Year after year, 10,000 Golden Retrievers are surrendered to rescue programs, with the most common reasons being “no time for the dog” and “we didn’t know the puppy would be so large and so active”. Though a person might purchase a raffle ticket, often out of generosity, good will and impulse, the decision does not reflect the careful planning that we believe is necessary for responsible dog ownership. This decision should be arrived at after careful thought, research, and planning. It should also include an honest appraisal of one’s ability to care for, train, socialize and afford the expenses of such a family addition.
The American Kennel Club (AKC) position is that “auctions and raffles are not reasonable and appropriate methods to obtain or transfer dogs. Dogs sold at auctions, regardless of age, must be permanently identified by either readable tattoo or microchip prior to being sold at auction. Dogs sold at auction without the required identification will become ineligible for registration and shall be placed on permanent referral.” The Golden Retriever Club of America (GRCA) supports this position and considers providing a Golden Retriever to an auction or raffle a violation of its Code of Ethics.
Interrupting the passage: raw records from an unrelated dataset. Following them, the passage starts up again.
`src/scc_defines.svh`:
```
`ifndef SCC_DEFINES_SVH
`define SCC_DEFINES_SVH

// ****************************************
// register map
// ****************************************
`define SCC_OFS_SETUP_CONTROL    8'h03
`define SCC_OFS_STATIC_LIFT      8'h0e
`define SCC_OFS_RX_THRESHOLD     8'h25
`define SCC_I2C_ADDR             7'h2c
`define SCC_HOLD_BIT             0
`define SCC_HOLD_RST             1'h1
`define SCC_SETUP_RESV_RST       7'h00
`define SCC_LIFT_RESV_RST        4'h0
`define SCC_UNMAPPED_READ        8'h00

// ****************************************
// strap codes
// ****************************************
`define SCC_LIFT_LVL0            4'h0
`define SCC_LIFT_LVL12           4'h2
`define SCC_LIFT_LVL3            4'h6
`define SCC_THR_LOW              8'h00
`define SCC_THR_MID              8'h33
`define SCC_THR_HIGH             8'h66

// ****************************************
// timing
// ****************************************
`define SCC_CLK_PERIOD_NS        10
`define SCC_LINE_SAMPLE_NS       1000
`define SCC_LINE_SAMPLE_CYC      ((`SCC_LINE_SAMPLE_NS + `SCC_CLK_PERIOD_NS - 1) / `SCC_CLK_PERIOD_NS)
`define SCC_BYTE_BITS            4'h8

`endif

```
`src/scc_pkg.sv`:
```
package scc_pkg;

  typedef enum logic [1:0] {
    SCC_THR_STRAP_LOW,
    SCC_THR_STRAP_MID,
    SCC_THR_STRAP_HIGH
  } scc_thr_strap_t;

  typedef enum logic [3:0] {
    ST_IDLE,
    ST_ADDR,
    ST_ADDR_ACK,
    ST_PTR,
    ST_PTR_ACK,
    ST_WDATA,
    ST_WDATA_ACK,
    ST_RDATA,
    ST_RDATA_ACK
  } scc_state_t;

  typedef struct packed {
    logic start;
    logic stop;
    logic rise;
    logic fall;
    logic sda;
  } scc_line_ev_t;

  typedef struct packed {
    logic [7:0] setup;
    logic [7:0] lift;
    logic [7:0] thr;
  } scc_regs_t;

endpackage : scc_pkg

```
`src/scc_config_regs.sv`:
```
`timescale 1ns/1ps
`include "scc_defines.svh"

module scc_config_regs (
  input  wire logic                   ref_clk,
  input  wire logic                   reset,
  input  wire logic                   active_low_reset_pin,
  input  wire logic [1:0]             boost_strap_level,
  input  wire scc_pkg::scc_thr_strap_t rx_strap_level,
  input  wire logic                   scl_in,
  input  wire logic                   sda_in,
  output logic                        sda_out,
  output logic                        sda_oe,
  output logic                        i2c_enabled,
  output logic                        config_hold,
  output logic [3:0]                  static_lift_level,
  output logic [7:0]                  receiver_threshold_level
);

  // ****************************************
  // decode helpers
  // ****************************************
  function automatic logic [3:0] boost_map(input logic [1:0] lvl);
    case (lvl)
      2'h0:    boost_map = `SCC_LIFT_LVL0;
      2'h1:    boost_map = `SCC_LIFT_LVL12;
      2'h2:    boost_map = `SCC_LIFT_LVL12;
      default: boost_map = `SCC_LIFT_LVL3;
    endcase
  endfunction : boost_map

  function automatic logic [7:0] thr_map(input scc_pkg::scc_thr_strap_t lvl);
    case (lvl)
      scc_pkg::SCC_THR_STRAP_MID:  thr_map = `SCC_THR_MID;
      scc_pkg::SCC_THR_STRAP_HIGH: thr_map = `SCC_THR_HIGH;
      default:                     thr_map = `SCC_THR_LOW;
    endcase
  endfunction : thr_map

  function automatic logic [7:0] read_reg(input logic [7:0] ofs, input scc_pkg::scc_regs_t r);
    case (ofs)
      `SCC_OFS_SETUP_CONTROL: read_reg = r.setup;
      `SCC_OFS_STATIC_LIFT:   read_reg = r.lift;
      `SCC_OFS_RX_THRESHOLD:  read_reg = r.thr;
      default:                read_reg = `SCC_UNMAPPED_READ;
    endcase
  endfunction : read_reg

  // ****************************************
  // state
  // ****************************************
  scc_pkg::scc_line_ev_t ev;
  scc_pkg::scc_regs_t    regs_r;
  scc_pkg::scc_state_t   state_r;
  logic [7:0]            shift_r;
  logic [3:0]            cnt_r;
  logic [7:0]            ptr_r;
  logic                  sda_low_r;
  logic                  ack_ok_r;
  logic [7:0]            smp_cnt_r;
  logic                  smp_done_r;
  logic                  i2c_en_r;
  logic                  loading;
  logic                  byte_done;
  logic                  addr_hit;
  logic                  wr_en;
  logic [7:0]            rd_first;
  logic [7:0]            rd_next;

  scc_line_monitor u_line (
    .ref_clk (ref_clk),
    .reset   (reset),
    .scl_in  (scl_in),
    .sda_in  (sda_in),
    .ev      (ev)
  );

  // shutdown while pin low, straps tracked until release
  assign loading   = reset | ~active_low_reset_pin;
  assign byte_done = ev.fall && (cnt_r == `SCC_BYTE_BITS);
  assign addr_hit  = i2c_en_r && (shift_r[7:1] == `SCC_I2C_ADDR);
  assign wr_en     = (state_r == scc_pkg::ST_WDATA) && byte_done;
  assign rd_first  = read_reg(ptr_r, regs_r);
  assign rd_next   = read_reg(ptr_r + 8'h01, regs_r);

  // ****************************************
  // serial port enable after shutdown
  // ****************************************
  always_ff @(posedge ref_clk) begin
    if (loading) begin
      smp_cnt_r  <= 8'h00;
      smp_done_r <= 1'b0;
      i2c_en_r   <= 1'b0;
    end else if (!smp_done_r) begin
      if (smp_cnt_r == 8'(`SCC_LINE_SAMPLE_CYC - 1)) begin
        smp_done_r <= 1'b1;
        i2c_en_r   <= scl_in & sda_in;
      end else begin
        smp_cnt_r <= smp_cnt_r + 8'h01;
      end
    end
  end

  // ****************************************
  // register bank
  // ****************************************
  always_ff @(posedge ref_clk) begin
    if (loading) begin
      regs_r.setup <= {`SCC_SETUP_RESV_RST, `SCC_HOLD_RST};
      regs_r.lift  <= {`SCC_LIFT_RESV_RST, boost_map(boost_strap_level)};
      regs_r.thr   <= thr_map(rx_strap_level);
    end else if (wr_en) begin
      case (ptr_r)
        `SCC_OFS_SETUP_CONTROL: regs_r.setup <= shift_r;
        `SCC_OFS_STATIC_LIFT:   regs_r.lift  <= shift_r;
        `SCC_OFS_RX_THRESHOLD:  regs_r.thr   <= shift_r;
        default: ;
      endcase
    end
  end

  // ****************************************
  // byte protocol engine
  // ****************************************
  always_ff @(posedge ref_clk) begin
    if (loading) begin
      state_r   <= scc_pkg::ST_IDLE;
      shift_r   <= 8'h00;
      cnt_r     <= 4'h0;
      ptr_r     <= 8'h00;
      sda_low_r <= 1'b0;
      ack_ok_r  <= 1'b0;
    end else if (ev.stop) begin
      state_r   <= scc_pkg::ST_IDLE;
      sda_low_r <= 1'b0;
    end else if (ev.start) begin
      state_r   <= scc_pkg::ST_ADDR;
      cnt_r     <= 4'h0;
      sda_low_r <= 1'b0;
    end else begin
      case (state_r)
        scc_pkg::ST_ADDR, scc_pkg::ST_PTR, scc_pkg::ST_WDATA: begin
          if (ev.rise && cnt_r != `SCC_BYTE_BITS) begin
            shift_r <= {shift_r[6:0], ev.sda};
            cnt_r   <= cnt_r + 4'h1;
          end else if (byte_done) begin
            cnt_r <= 4'h0;
            if (state_r == scc_pkg::ST_ADDR) begin
              if (addr_hit) begin
                sda_low_r <= 1'b1;
                state_r   <= scc_pkg::ST_ADDR_ACK;
              end else begin
                state_r <= scc_pkg::ST_IDLE;
              end
            end else if (state_r == scc_pkg::ST_PTR) begin
              ptr_r     <= shift_r;
              sda_low_r <= 1'b1;
              state_r   <= scc_pkg::ST_PTR_ACK;
            end else begin
              ptr_r     <= ptr_r + 8'h01;
              sda_low_r <= 1'b1;
              state_r   <= scc_pkg::ST_WDATA_ACK;
            end
          end
        end
        scc_pkg::ST_ADDR_ACK: begin
          if (ev.fall) begin
            cnt_r <= 4'h0;
            if (shift_r[0]) begin
              shift_r   <= {rd_first[6:0], 1'b0};
              sda_low_r <= ~rd_first[7];
              state_r   <= scc_pkg::ST_RDATA;
            end else begin
              sda_low_r <= 1'b0;
              state_r   <= scc_pkg::ST_PTR;
            end
          end
        end
        scc_pkg::ST_PTR_ACK, scc_pkg::ST_WDATA_ACK: begin
          if (ev.fall) begin
            sda_low_r <= 1'b0;
            state_r   <= scc_pkg::ST_WDATA;
          end
        end
        scc_pkg::ST_RDATA: begin
          if (ev.rise) begin
            cnt_r <= cnt_r + 4'h1;
          end else if (byte_done) begin
            cnt_r     <= 4'h0;
            sda_low_r <= 1'b0;
            state_r   <= scc_pkg::ST_RDATA_ACK;
          end else if (ev.fall) begin
            sda_low_r <= ~shift_r[7];
            shift_r   <= {shift_r[6:0], 1'b0};
          end
        end
        scc_pkg::ST_RDATA_ACK: begin
          if (ev.rise) begin
            ack_ok_r <= ~ev.sda;
          end else if (ev.fall) begin
            if (ack_ok_r) begin
              ptr_r     <= ptr_r + 8'h01;
              shift_r   <= {rd_next[6:0], 1'b0};
              sda_low_r <= ~rd_next[7];
              state_r   <= scc_pkg::ST_RDATA;
            end else begin
              state_r <= scc_pkg::ST_IDLE;
            end
          end
        end
        default: state_r <= scc_pkg::ST_IDLE;
      endcase
    end
  end

  // ****************************************
  // outputs
  // ****************************************
  assign sda_out                  = 1'b0;
  assign sda_oe                   = sda_low_r;
  assign i2c_enabled              = i2c_en_r;
  assign config_hold              = regs_r.setup[`SCC_HOLD_BIT] & i2c_en_r;
  assign static_lift_level        = regs_r.lift[3:0];
  assign receiver_threshold_level = regs_r.thr;
endmodule : scc_config_regs

```
`src/scc_line_monitor.sv`:
```
`timescale 1ns/1ps

// ****************************************
// serial line event detector
// ****************************************
module scc_line_monitor (
  input  wire logic                 ref_clk,
  input  wire logic                 reset,
  input  wire logic                 scl_in,
  input  wire logic                 sda_in,
  output scc_pkg::scc_line_ev_t     ev
);

  logic                 scl_q_r;
  logic                 sda_q_r;
  scc_pkg::scc_line_ev_t ev_r;

  always_ff @(posedge ref_clk) begin
    if (reset) begin
      scl_q_r <= 1'b1;
      sda_q_r <= 1'b1;
    end else begin
      scl_q_r <= scl_in;
      sda_q_r <= sda_in;
    end
  end

  always_ff @(posedge ref_clk) begin
    if (reset) begin
      ev_r <= '0;
      ev_r.sda <= 1'b1;
    end else begin
      ev_r.start <= scl_q_r & scl_in & sda_q_r & ~sda_in;
      ev_r.stop  <= scl_q_r & scl_in & ~sda_q_r & sda_in;
      ev_r.rise  <= ~scl_q_r & scl_in;
      ev_r.fall  <= scl_q_r & ~scl_in;
      ev_r.sda   <= sda_in;
    end
  end

  assign ev = ev_r;

endmodule : scc_line_monitor

```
Reputable and ethical breeders will not make a puppy available to you for such purposes as your group has in mind. Certainly your group would not intend for a person demonstrating the good will of supporting your fundraising to receive a puppy of questionable heredity, health, stability, and temperament. We strongly caution you to avoid other than reputable and ethical breeders.
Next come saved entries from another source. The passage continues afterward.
<file path="config.mk">
export PLATFORM = sky130hd
export DESIGN_NAME = rfi_irq_status
export DESIGN_NICKNAME = d
export VERILOG_FILES = /design/src/hw/rfi_pkg.sv /design/src/hw/rfi_coll_count.sv /design/src/hw/rfi_irq_status.sv
export SDC_FILE = /design/constraint.sdc
export NUM_CORES = 1
export LEC_CHECK = 0
export BUFFER_PORTS_ARGS = -buffer_cell sky130_fd_sc_hd__buf_4
export CAP_MARGIN = 20
export CORE_ASPECT_RATIO = 2
export CORE_UTILIZATION = 50
export DETAILED_ROUTE_END_ITERATION = 7
export PLACE_DENSITY = 0.76
export SLEW_MARGIN = 20
export SYNTH_ARGS = -nofsm -noshare
export SYNTH_HDL_FRONTEND = slang
export SYNTH_SLANG_ARGS = --single-unit
export TNS_END_PERCENT = 30
</file>
<file path="constraint.sdc">
create_clock -name clock -period 1.8 [get_ports clock]
set_input_delay 0.18 -clock clock [delete_from_list [all_inputs] [get_ports clock]]
set_output_delay 0.18 -clock clock [all_outputs]
set_load 0.05 [all_outputs]
</file>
We urge you to seek other fundraising venues.
Thank you for the support you may give to the value of carefully selected homes for all puppies, and especially for Golden Retrievers. We encourage you to contact us for further information about this wonderful breed.
The Golden Retriever Club of America is dedicated to the health and welfare of the Golden Retriever breed while conserving the original breed function - that of a "working retriever." A purebred dog offers to his owner the likelihood that he will be a specific size, shape, color and temperament.
The predictability of a breed comes from selection for traits that are desirable and away from traits that are undesirable. When a breed standard or type is set, the animals within that breed have less heterozygosity than do animals in a random population. The Goldendoodle is nothing more than an expensive mongrel. Because the genetic makeup is diverse from the Poodle genes and the Golden Retriever genes, the resultant first generation (F1) offspring is a complete genetic gamble. The dog may be any size, color, coat texture and temperament. Indeed Goldendoodles do shed. Their coat may be wiry or silky and may mat. Body shape varies with parentage but tends to be lanky and narrow. Behavior varies with the dog and within a litter with some puppies poodle-like in attitude and others somewhat like the Golden Retriever.
The Golden Retriever Club of America is opposed to cross-breeding of dogs and is particularly opposed to the deliberate crossing of Golden Retrievers with any other breed. These crossbreds are a deliberate attempt to mislead the public with the idea that there is an advantage to these designer dogs. The crossbred dogs are prone to all of the genetic disease of both breeds and offer none of the advantages that owning a purebred dog has to offer.
Permission to amend the Labrador Retriver Club statement to Golden Retrievers given by:
If you are considering a "Rare White Golden," keep in mind that Golden Retriever colors exist from very light to very dark, but do not include white. Purebred Golden Retrievers do not come in pure white, even though some may be extremely light cream in color.
Also, be aware that there are a number of people specializing in what they call White Goldens making them sound rare and exotic. Light-colored Goldens are just that; it is simply a color preference. When evaluating a Golden Retriever puppy as an addition to your home, color should be the last thing you should consider.
They also may be charging much higher prices for these dogs than might be charged by any responsible breeder. Make sure that you ask about genetic testing and that you actually see written reports of clearance claims.